Курчев с детства не любил Маяковского, потому что все, начиная с отца, взрослые, окружавшие Борьку, Маяковского не терпели. И не только потому, что он корежил русский язык. Просто все пили водку, поругивали советскую власть и любили Есенина. Есенин был свой в доску. Его переписывали, отчаянно перевирая, в замусленные тетради. Его пели под гитару и надрывно читали спьяну. Книг его нельзя было достать.

А Маяковский продавался на всех углах и мозолил глаза с плакатов. И всего толку в нем было, что пульнул в себя из-за какой-то гулящей шмары.

Не полюбив Маяковского с детства, Борис и потом не пристрастился к нему, потому что под влиянием бабкиного соседа, раненого на фронте пожилого столяра, начал читать Толстого. Столяр, вегетарианец, в первые годы революции входил в какое-то толстовское общество, за что пострадал, и поселился в Серпухове, но остался верен прежним привязанностям. Впрочем, Есенина сосед тоже не любил, потому что был противником пьянства и разврата.
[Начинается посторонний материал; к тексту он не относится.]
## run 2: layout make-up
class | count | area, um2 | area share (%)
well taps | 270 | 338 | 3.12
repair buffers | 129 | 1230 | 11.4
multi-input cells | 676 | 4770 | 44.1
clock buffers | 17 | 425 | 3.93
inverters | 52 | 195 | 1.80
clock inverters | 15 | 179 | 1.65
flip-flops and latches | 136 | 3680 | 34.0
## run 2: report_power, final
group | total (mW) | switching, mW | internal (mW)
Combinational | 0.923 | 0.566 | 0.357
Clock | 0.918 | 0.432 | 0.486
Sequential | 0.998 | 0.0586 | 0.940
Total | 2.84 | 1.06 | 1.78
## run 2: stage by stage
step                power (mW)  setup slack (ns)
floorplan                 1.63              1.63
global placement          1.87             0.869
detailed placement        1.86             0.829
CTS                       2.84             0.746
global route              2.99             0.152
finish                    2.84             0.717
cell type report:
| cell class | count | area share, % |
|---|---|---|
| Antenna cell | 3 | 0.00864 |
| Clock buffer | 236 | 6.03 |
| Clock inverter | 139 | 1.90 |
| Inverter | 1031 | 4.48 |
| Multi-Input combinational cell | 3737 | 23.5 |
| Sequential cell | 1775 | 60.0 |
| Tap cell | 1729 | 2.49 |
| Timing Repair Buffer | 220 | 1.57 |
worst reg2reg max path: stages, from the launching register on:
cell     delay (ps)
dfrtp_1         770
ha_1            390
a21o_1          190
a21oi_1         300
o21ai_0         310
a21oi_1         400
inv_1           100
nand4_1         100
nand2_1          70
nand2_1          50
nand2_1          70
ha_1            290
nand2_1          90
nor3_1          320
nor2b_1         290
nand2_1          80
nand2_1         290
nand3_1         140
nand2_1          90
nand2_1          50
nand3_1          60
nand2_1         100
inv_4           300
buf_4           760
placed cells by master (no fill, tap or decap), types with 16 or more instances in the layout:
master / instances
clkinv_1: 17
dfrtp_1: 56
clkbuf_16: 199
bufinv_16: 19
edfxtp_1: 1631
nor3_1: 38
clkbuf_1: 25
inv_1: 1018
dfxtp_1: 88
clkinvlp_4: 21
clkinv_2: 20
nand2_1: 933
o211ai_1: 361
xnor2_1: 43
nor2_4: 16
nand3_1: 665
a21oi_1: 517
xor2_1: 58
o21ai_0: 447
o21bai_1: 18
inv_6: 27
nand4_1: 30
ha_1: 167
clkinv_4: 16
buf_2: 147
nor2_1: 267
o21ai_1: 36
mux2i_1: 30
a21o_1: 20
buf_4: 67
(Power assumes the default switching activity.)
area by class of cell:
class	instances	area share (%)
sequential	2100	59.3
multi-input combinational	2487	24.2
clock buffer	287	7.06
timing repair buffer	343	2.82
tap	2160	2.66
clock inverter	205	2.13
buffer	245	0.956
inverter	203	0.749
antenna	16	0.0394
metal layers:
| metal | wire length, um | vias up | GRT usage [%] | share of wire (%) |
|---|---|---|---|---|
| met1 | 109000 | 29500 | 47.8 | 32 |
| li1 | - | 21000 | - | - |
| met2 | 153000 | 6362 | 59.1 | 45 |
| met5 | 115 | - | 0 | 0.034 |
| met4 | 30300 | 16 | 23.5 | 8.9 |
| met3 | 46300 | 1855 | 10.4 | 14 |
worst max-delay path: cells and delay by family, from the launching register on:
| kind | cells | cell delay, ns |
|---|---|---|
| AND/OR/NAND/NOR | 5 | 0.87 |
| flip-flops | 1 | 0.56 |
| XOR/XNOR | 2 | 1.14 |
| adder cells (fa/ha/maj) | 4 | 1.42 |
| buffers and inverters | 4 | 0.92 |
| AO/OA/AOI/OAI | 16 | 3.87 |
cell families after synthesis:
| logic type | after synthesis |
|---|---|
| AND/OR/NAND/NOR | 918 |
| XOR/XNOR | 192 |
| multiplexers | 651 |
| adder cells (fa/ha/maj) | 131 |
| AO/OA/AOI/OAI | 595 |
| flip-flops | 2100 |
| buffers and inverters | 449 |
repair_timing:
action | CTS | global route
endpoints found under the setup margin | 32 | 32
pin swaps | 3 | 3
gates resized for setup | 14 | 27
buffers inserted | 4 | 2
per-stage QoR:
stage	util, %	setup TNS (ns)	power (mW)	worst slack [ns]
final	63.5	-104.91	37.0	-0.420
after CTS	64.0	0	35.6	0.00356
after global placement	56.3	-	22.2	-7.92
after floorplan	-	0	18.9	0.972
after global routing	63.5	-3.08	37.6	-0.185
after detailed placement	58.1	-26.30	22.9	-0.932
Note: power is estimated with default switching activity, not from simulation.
--- config.mk ---
export PLATFORM = sky130hd
export DESIGN_NAME = plc_serial_frame_builder
export DESIGN_NICKNAME = d
export VERILOG_FILES = /design/src/design/plcfb_pkg.sv /design/src/design/plcfb_front.sv /design/src/design/plcfb_queue.sv /design/src/design/plcfb_back.sv /design/src/design/plc_serial_frame_builder.sv
export SDC_FILE = /design/constraint.sdc
export NUM_CORES = 1
export LEC_CHECK = 0
export ABC_CLOCK_PERIOD_IN_PS = 3200
export BUFFER_PORTS_ARGS = -buffer_cell sky130_fd_sc_hd__buf_4
export CORE_ASPECT_RATIO = 1.1
export CORE_UTILIZATION = 30
export DETAILED_ROUTE_END_ITERATION = 8
export GPL_ROUTABILITY_DRIVEN = 0
export PLACE_DENSITY = 0.44
export SLEW_MARGIN = 10
export SYNTH_ARGS = -nofsm -noshare
export SYNTH_HDL_FRONTEND = slang
export SYNTH_SLANG_ARGS = --single-unit
--- constraint.sdc ---
create_clock -name clock -period 3.2 [get_ports clock]
set_input_delay 0.16 -clock clock [delete_from_list [all_inputs] [get_ports clock]]
set_output_delay 0.16 -clock clock [all_outputs]
set_load 0.03 [all_outputs]
--- src/design/plcfb_pkg.sv ---
package plcfb_pkg;

   localparam logic [7:0] STX_CHAR   = 8'h02;
   localparam logic [7:0] ETX_CHAR   = 8'h03;
   localparam logic [7:0] ZERO_CHAR  = 8'h30;
   localparam logic [7:0] ONE_CHAR   = 8'h31;
   localparam logic [7:0] FOUR_CHAR  = 8'h34;
   localparam logic [7:0] ALPHA_BIAS = 8'h37;   // 'A' - 10

   localparam logic OP_READ  = 1'b0;
   localparam logic OP_WRITE = 1'b1;

   localparam int unsigned REQ_TDATA_W = 40;
   localparam int unsigned WORD_W      = 13;
   localparam int unsigned COUNT_W     = 4;
   localparam int unsigned VALUE_W     = 16;
   localparam int unsigned ADDR_W      = 16;
   localparam int unsigned STEP_W      = 4;

   // byte position of the last character, read and write frames
   localparam logic [STEP_W-1:0] READ_LAST_STEP  = 4'd10;
   localparam logic [STEP_W-1:0] WRITE_LAST_STEP = 4'd14;

   typedef struct packed {
      logic                    op;
      logic [ADDR_W-1:0]       addr;
      logic [COUNT_W-1:0]      count;
      logic [VALUE_W-1:0]      value;
      logic [STEP_W-1:0]       last_step;
   } frame_cmd_type;

   typedef struct packed {
      logic full;
      logic empty;
   } queue_status_type;

   function automatic logic [7:0] hex_char(input logic [3:0] nib);
      logic [7:0] wide;
      wide = {4'b0000, nib};
      if (nib < 4'd10) begin
         return ZERO_CHAR + wide;
      end
      return ALPHA_BIAS + wide;
   endfunction

endpackage

--- src/design/plcfb_front.sv ---
module plcfb_front #(
   parameter int unsigned ADDRESS_BASE = 4096
) (
   input  logic                                  clock,
   input  logic                                  reset,
   input  logic                                  in_valid,
   output logic                                  in_ready,
   input  logic                                  op,
   input  logic [plcfb_pkg::WORD_W-1:0]          word_address,
   input  logic [plcfb_pkg::COUNT_W-1:0]         count,
   input  logic [plcfb_pkg::VALUE_W-1:0]         value,
   output logic                                  cmd_valid,
   input  logic                                  cmd_ready,
   output plcfb_pkg::frame_cmd_type              cmd
);

   logic                     valid_ff, valid_in;
   plcfb_pkg::frame_cmd_type cmd_ff, cmd_in;
   logic                     take;

   assign in_ready  = !valid_ff || cmd_ready;
   assign take      = in_valid && in_ready;
   assign cmd_valid = valid_ff;
   assign cmd       = cmd_ff;

   always_comb begin
      valid_in = valid_ff;
      if (take) begin
         valid_in = 1'b1;
      end else if (cmd_ready) begin
         valid_in = 1'b0;
      end
   end

   always_comb begin
      cmd_in.op        = op;
      // byte address = word * 2 + base, kept to 16 bits
      cmd_in.addr      = {2'b00, word_address, 1'b0} + plcfb_pkg::ADDR_W'(ADDRESS_BASE);
      cmd_in.count     = count;
      cmd_in.value     = value;
      cmd_in.last_step = (op == plcfb_pkg::OP_WRITE) ? plcfb_pkg::WRITE_LAST_STEP
                                                     : plcfb_pkg::READ_LAST_STEP;
   end

   always_ff @(posedge clock) begin
      if (reset) begin
         valid_ff <= 1'b0;
      end else begin
         valid_ff <= valid_in;
      end
   end

   always_ff @(posedge clock) begin
      if (take) begin
         cmd_ff <= cmd_in;
      end
   end

endmodule

--- src/design/plcfb_queue.sv ---
module plcfb_queue (
   input  logic                          clock,
   input  logic                          reset,
   input  logic                          push,
   input  plcfb_pkg::frame_cmd_type      push_cmd,
   input  logic                          pop,
   output plcfb_pkg::frame_cmd_type      head_cmd,
   output plcfb_pkg::queue_status_type   status
);

   plcfb_pkg::frame_cmd_type entry_ff [2];
   logic       wr_ptr_ff, wr_ptr_in;
   logic       rd_ptr_ff, rd_ptr_in;
   logic [1:0] fill_ff, fill_in;
   logic       do_push, do_pop;

   assign status.full  = (fill_ff == 2'd2);
   assign status.empty = (fill_ff == 2'd0);
   assign do_push      = push && !status.full;
   assign do_pop       = pop && !status.empty;
   assign head_cmd     = entry_ff[rd_ptr_ff];

   always_comb begin
      wr_ptr_in = wr_ptr_ff ^ do_push;
      rd_ptr_in = rd_ptr_ff ^ do_pop;
      fill_in   = fill_ff;
      if (do_push && !do_pop) begin
         fill_in = fill_ff + 2'd1;
      end else if (do_pop && !do_push) begin
         fill_in = fill_ff - 2'd1;
      end
   end

   always_ff @(posedge clock) begin
      if (reset) begin
         wr_ptr_ff <= 1'b0;
         rd_ptr_ff <= 1'b0;
         fill_ff   <= 2'd0;
      end else begin
         wr_ptr_ff <= wr_ptr_in;
         rd_ptr_ff <= rd_ptr_in;
         fill_ff   <= fill_in;
      end
   end

   always_ff @(posedge clock) begin
      if (do_push) begin
         entry_ff[wr_ptr_ff] <= push_cmd;
      end
   end

endmodule

--- src/design/plcfb_back.sv ---
module plcfb_back (
   input  logic                          clock,
   input  logic                          reset,
   input  logic                          cmd_valid,
   input  plcfb_pkg::frame_cmd_type      cmd,
   output logic                          cmd_pop,
   output logic                          out_valid,
   input  logic                          out_ready,
   output logic [7:0]                    out_byte,
   output logic                          out_last
);

   logic [plcfb_pkg::STEP_W-1:0] step_ff, step_in;
   logic [7:0]                   sum_ff, sum_in;
   logic                         valid_ff, valid_in;
   logic [7:0]                   byte_ff, byte_in;
   logic                         last_ff, last_in;
   logic                         fire;
   logic                         is_sum_char;
   logic                         at_last;

   assign fire      = cmd_valid && (!valid_ff || out_ready);
   assign at_last   = (step_ff == cmd.last_step);
   assign cmd_pop   = fire && at_last;
   assign out_valid = valid_ff;
   assign out_byte  = byte_ff;
   assign out_last  = last_ff;

   // the two checksum characters close the frame
   assign is_sum_char = (step_ff >= cmd.last_step - 4'd1);

   always_comb begin
      byte_in = plcfb_pkg::STX_CHAR;
      case (step_ff)
         4'd0: byte_in = plcfb_pkg::STX_CHAR;
         4'd1: byte_in = (cmd.op == plcfb_pkg::OP_WRITE) ? plcfb_pkg::ONE_CHAR
                                                         : plcfb_pkg::ZERO_CHAR;
         4'd2: byte_in = plcfb_pkg::hex_char(cmd.addr[15:12]);
         4'd3: byte_in = plcfb_pkg::hex_char(cmd.addr[11:8]);
         4'd4: byte_in = plcfb_pkg::hex_char(cmd.addr[7:4]);
         4'd5: byte_in = plcfb_pkg::hex_char(cmd.addr[3:0]);
         4'd6: byte_in = plcfb_pkg::ZERO_CHAR;
         4'd7: byte_in = (cmd.op == plcfb_pkg::OP_WRITE) ? plcfb_pkg::FOUR_CHAR
                         : plcfb_pkg::ZERO_CHAR + {4'b0000, cmd.count};
         4'd8: byte_in = (cmd.op == plcfb_pkg::OP_WRITE)
                         ? plcfb_pkg::hex_char(cmd.value[7:4]) : plcfb_pkg::ETX_CHAR;
         4'd9: byte_in = (cmd.op == plcfb_pkg::OP_WRITE)
                         ? plcfb_pkg::hex_char(cmd.value[3:0])
                         : plcfb_pkg::hex_char(sum_ff[7:4]);
         4'd10: byte_in = (cmd.op == plcfb_pkg::OP_WRITE)
                          ? plcfb_pkg::hex_char(cmd.value[15:12])
                          : plcfb_pkg::hex_char(sum_ff[3:0]);
         4'd11: byte_in = plcfb_pkg::hex_char(cmd.value[11:8]);
         4'd12: byte_in = plcfb_pkg::ETX_CHAR;
         4'd13: byte_in = plcfb_pkg::hex_char(sum_ff[7:4]);
         4'd14: byte_in = plcfb_pkg::hex_char(sum_ff[3:0]);
         default: byte_in = plcfb_pkg::STX_CHAR;
      endcase
   end

   always_comb begin
      last_in  = at_last;
      step_in  = step_ff;
      sum_in   = sum_ff;
      valid_in = valid_ff;
      if (fire) begin
         valid_in = 1'b1;
         step_in  = at_last ? '0 : step_ff + 4'd1;
         // STX is outside the sum, checksum characters too
         if (step_ff == '0) begin
            sum_in = '0;
         end else if (!is_sum_char) begin
            sum_in = sum_ff + byte_in;
         end
      end else if (out_ready) begin
         valid_in = 1'b0;
      end
   end

   always_ff @(posedge clock) begin
      if (reset) begin
         step_ff  <= '0;
         valid_ff <= 1'b0;
      end else begin
         step_ff  <= step_in;
         valid_ff <= valid_in;
      end
   end

   always_ff @(posedge clock) begin
      if (fire) begin
         byte_ff <= byte_in;
         last_ff <= last_in;
      end
      sum_ff <= sum_in;
   end

endmodule

--- src/design/plc_serial_frame_builder.sv ---
// Serial command frame builder: each request word becomes one command frame,
// sent one byte per transfer on the rsp side with tlast on the final checksum
// character. A read frame is 11 bytes, a write frame 15; the byte sequencer
// in the back end emits one byte a cycle while rsp_tready is high and
// requests follow back to back. A front register and a two-deep command
// queue let up to two further requests be taken while a frame is being
// sent. The first byte follows the front register, queue and byte register.
// The address sent is word_address*2 + ADDRESS_BASE, kept to 16 bits.
module plc_serial_frame_builder #(
   parameter int unsigned ADDRESS_BASE = 4096
) (
   input  logic        clock,
   input  logic        reset,
   input  logic        req_tvalid,
   output logic        req_tready,
   // [12:0] word_address, [16:13] read_byte_count, [32:17] write_value, rest zero
   input  logic [plcfb_pkg::REQ_TDATA_W-1:0] req_tdata,
   // [0] operation
   input  logic [0:0]  req_tuser,
   output logic        rsp_tvalid,
   input  logic        rsp_tready,
   // [7:0] frame_byte
   output logic [7:0]  rsp_tdata,
   output logic        rsp_tlast
);

   logic                          front_valid;
   plcfb_pkg::frame_cmd_type      front_cmd;
   plcfb_pkg::frame_cmd_type      head_cmd;
   plcfb_pkg::queue_status_type   q_status;
   logic                          q_pop;

   plcfb_front #(
      .ADDRESS_BASE (ADDRESS_BASE)
   ) u_front (
      .clock        (clock),
      .reset        (reset),
      .in_valid     (req_tvalid),
      .in_ready     (req_tready),
      .op           (req_tuser[0]),
      .word_address (req_tdata[12:0]),
      .count        (req_tdata[16:13]),
      .value        (req_tdata[32:17]),
      .cmd_valid    (front_valid),
      .cmd_ready    (!q_status.full),
      .cmd          (front_cmd)
   );

   plcfb_queue u_queue (
      .clock    (clock),
      .reset    (reset),
      .push     (front_valid),
      .push_cmd (front_cmd),
      .pop      (q_pop),
      .head_cmd (head_cmd),
      .status   (q_status)
   );

   plcfb_back u_back (
      .clock     (clock),
      .reset     (reset),
      .cmd_valid (!q_status.empty),
      .cmd       (head_cmd),
      .cmd_pop   (q_pop),
      .out_valid (rsp_tvalid),
      .out_ready (rsp_tready),
      .out_byte  (rsp_tdata),
      .out_last  (rsp_tlast)
   );

   a_queue_state: assert property (@(posedge clock) disable iff (reset)
      !(q_status.full && q_status.empty))
      else $error("queue both full and empty");

   a_last_is_hex: assert property (@(posedge clock) disable iff (reset)
      rsp_tvalid && rsp_tlast |->
         (rsp_tdata >= 8'h30 && rsp_tdata <= 8'h39) ||
         (rsp_tdata >= 8'h41 && rsp_tdata <= 8'h46))
      else $error("last byte is not a hex character");

   a_take_loads_front: assert property (@(posedge clock) disable iff (reset)
      req_tvalid && req_tready |=> front_valid)
      else $error("accepted request not held in front stage");

   a_pop_needs_entry: assert property (@(posedge clock) disable iff (reset)
      q_pop |-> !q_status.empty)
      else $error("pop from empty queue");

endmodule
==> run metrics <==
residual DRC count=0; vias per inst=4.70; NumNets Final=817; first-pass GRT wire length=25,900 um; Core Region=20,900 um^2; mean post-synth cell area=12.4 um^2; Detail Route Antenna Nets=0; critical path's top delay family=compound AO/OA/AOI/OAI gates; run status=complete, but fails checks; most frequent cells in the layout=buf_4 (178), edfxtp_1 (121), nor2_1 (42); syn nets=589; Finished Cell Area=9550 um^2; type of the worst setup path=register to register; Synth-to-Final Area Change=47.9%; first drt pass iteration count=4; most common cell after layout, fill and taps aside=buf_4; GR Layer Usage met3=0.0371; slowest CP cell=dfxtp_4; initial antenna violation count=0; Synth Instances=521; # rows=55; prevailing post-synth register cell=edfxtp_1; top cell type's share of synthesized area=0.563; vias in the first global route=4,951; Die X=142 um; CTS H-tree depth=4; crit path capture type=register; busiest metal layer after global routing=met2; Boundary Pins=56; CP bufs+invs=2; max cap viols=0; leakage power=3.61 nW; Yosys cell types=64; CTS tree=done; worst vdd ir=370 uV; Worst Max-Slew Pin Slew=0.611 ns; register area share after synthesis=0.594; WL per Instance=15.4 um; Tot GR Track Use=0.155; clk_lat worst skew=0.42 ns; Critical Path RT=3.37 ns; Post-synth EDFFs=121; Final Hold Fails=0; placed inst area=8000 um^2; asr flop ratio synth=0; Yosys reg bits=131; drt total wl=16,100 um; PortBufs=47; clk slew on worst S/H paths=0.06 ns; PwrDens=490 nW/um^2; failing checks=negative setup slack; worst setup margin=-0.192 ns; share of cells above drive strength 1=0.395; Final min period=3.39 ns; HP Class=input pin to register; clock sink total=131; cts bufs inserted=17; cell taking the most area after synthesis=edfxtp_1; Tcrit/Tclk final=1.06; largest net degree at the start of global routing=36; Startpoint Class=register; crit-path max FO=5; YS warnings=0; Max-Slew Margin vs Limit=0.587; f_max=295 MHz; CP arrival=3.56 ns; Final HPWL DP=11,400 um; Overflow after GRT=0; die area=22,100 um^2; CTS max path bufs=2; mapped cell area=6460 um^2; Chip Height=156 um; worst hold margin=0.0417 ns; CP peak stage delay=0.40 ns; ranking of synthesized cells by area=edfxtp_1 (56%), ha_1 (4.3%), mux2i_1 (3.7%); Final Slew Violations=0; DR iter-0 viols=238; CP Cell Sequence=buf_12 -> bufbuf_16 -> nand2_4 -> o22ai_4 -> xor2_2 -> o221ai_2 -> a211oi_2 -> nand4_1 -> ha_1 -> a21o_1 -> a21oi_2 -> o21ai_2 -> o41ai_2 -> xor2_1 -> nor2_1; met1 usage=0.187; met2 Usage GRT=0.262; Clock Skew=0.0154 ns; Starting Density=0.310; RSZ-0062 raised after global routing=true; Vias=4,916; Final Setup Violations=3; n_diodes=0; Root Buffer=clkbuf_16
-- worst paths after layout --
path                                        start                     end  slack [ns]  cells past startpoint
worst min register to register     u_front.cmd[8]  u_queue.entry_ff[0][7]        0.44                      0
worst max-delay path            u_queue.rd_ptr_ff        u_back.sum_ff[7]       -0.19                     15
worst min-delay path                   req_tvalid       u_front.cmd_valid        0.04                      3
worst max register to register  u_queue.rd_ptr_ff        u_back.sum_ff[7]       -0.19                     15
-- logic make-up after synthesis --
| logic type | Yosys count | synth area share |
|---|---|---|
| buffers and inverters | 40 | 0.0329 |
| adders and majority gates | 23 | 0.0457 |
| other | 1 | 0.000581 |
| muxes | 35 | 0.0564 |
| and+or+nand+nor | 142 | 0.105 |
| DFF | 131 | 0.594 |
| AOI/OAI and AO/OA | 129 | 0.138 |
| xor gates and xnor gates | 20 | 0.0271 |
-- state kept, by name, summed over array words and instances (netlist names) --
signal / flops
u_front.cmd: 35
u_back.out_last: 1
u_front.cmd_valid: 1
u_queue.wr_ptr_ff: 1
u_queue.entry_ff: 70
u_back.out_byte: 7
u_queue.fill_ff: 2
u_queue.rd_ptr_ff: 1
u_back.out_valid: 1
u_back.sum_ff: 8
u_back.step_ff: 4
-- report_power, final --
group / total [mW] / internal, mW / switching (mW) / leakage (nW)
Combinational: 0.826 / 0.422 / 0.404 / 2.13
Clock: 1.78 / 1.06 / 0.719 / 0.263
Sequential: 2.07 / 2.00 / 0.0660 / 1.22
-- synthesized netlist by cell type, types with 4 or more instances --
library cell  number
dfxtp_1           10
ha_1              22
clkbuf_1           7
nand4_1            6
inv_1             19
nor2b_1            9
a21oi_1           37
nor3_1            18
buf_2              4
o21ai_0           28
nand3_1            6
nor2_1            42
mux2i_1           24
xnor2_1           10
buf_6              4
xor2_1            10
o21ai_1            4
nand2b_1          10
or3_1              4
edfxtp_1         121
a31oi_1            7
nand2_1           35
a22oi_1            5
mux2_2            11
-- timing repair --
item,in CTS,in global routing
endpoints found under the hold margin,44,0
setup buffers,20,6
endpoints found under the setup margin,6,6
gates cloned,2,0
pin swaps,20,30
hold buffers,35,0
gates resized for setup,44,39
-- cell type report --
| cell class | instances | area, um^2 |
|---|---|---|
| clock inverter | 13 | 111 |
| fill | 1878 | 11300 |
| clock buffer | 19 | 433 |
| tap | 285 | 357 |
| sequential | 131 | 3840 |
| inverter | 19 | 75.1 |
| timing repair buffer | 230 | 1960 |
| multi-input combinational | 350 | 2780 |
-- tightest hold or removal path, cell delays in order --
cell	delay, ns
buf_4	0.08
inv_1	0.06
a21oi_1	0.12
-- per-stage QoR --
stage	setup WS, ns	instances	utilization	total power [mW]	TNS, ns
CTS	-0.228	1044	0.447	4.71	-0.494
finish	-0.192	1047	0.458	4.68	-0.414
global placement	-0.416	955	0.384	2.79	-1.36
detailed placement	-0.477	955	0.384	2.80	-1.70
floorplan	0.00112	521	-	2.46	0
global route	-0.394	1047	0.458	4.90	-1.13
-- routing by layer --
metal | vias to the layer above | share of wire
li1 | 2437 | -
met2 | 106 | 0.49
met1 | 2346 | 0.44
met5 | - | 0
met4 | 0 | 0.033
met3 | 27 | 0.034
No activity file was read; power rests on OpenSTA's default activity.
Теперь, получив атанде от аспирантки и твердо решив ни в какую аспирантуру не поступать, Курчев занялся Маяковским, подспудно желая заземлить на ком-то скопившееся недовольство собой и миром. Но читая воспоминания маяковцев, он невольно проникался жалостью к этому колоссу на глиняных ногах, к этому главарю с сердцем трусливого мальчишки, к горлану, которому не о чем было кричать, потому что он зарифмовывал только чужие мысли, - сначала Ницше, а потом - всех подряд: Бухарина, Калинина, Сталина... Все, кому не лень, надували, как цыган лошадь, этого странного, явно не вполне нормального, хотя незаурядного парня, и потом он гудел иерихонской трубой.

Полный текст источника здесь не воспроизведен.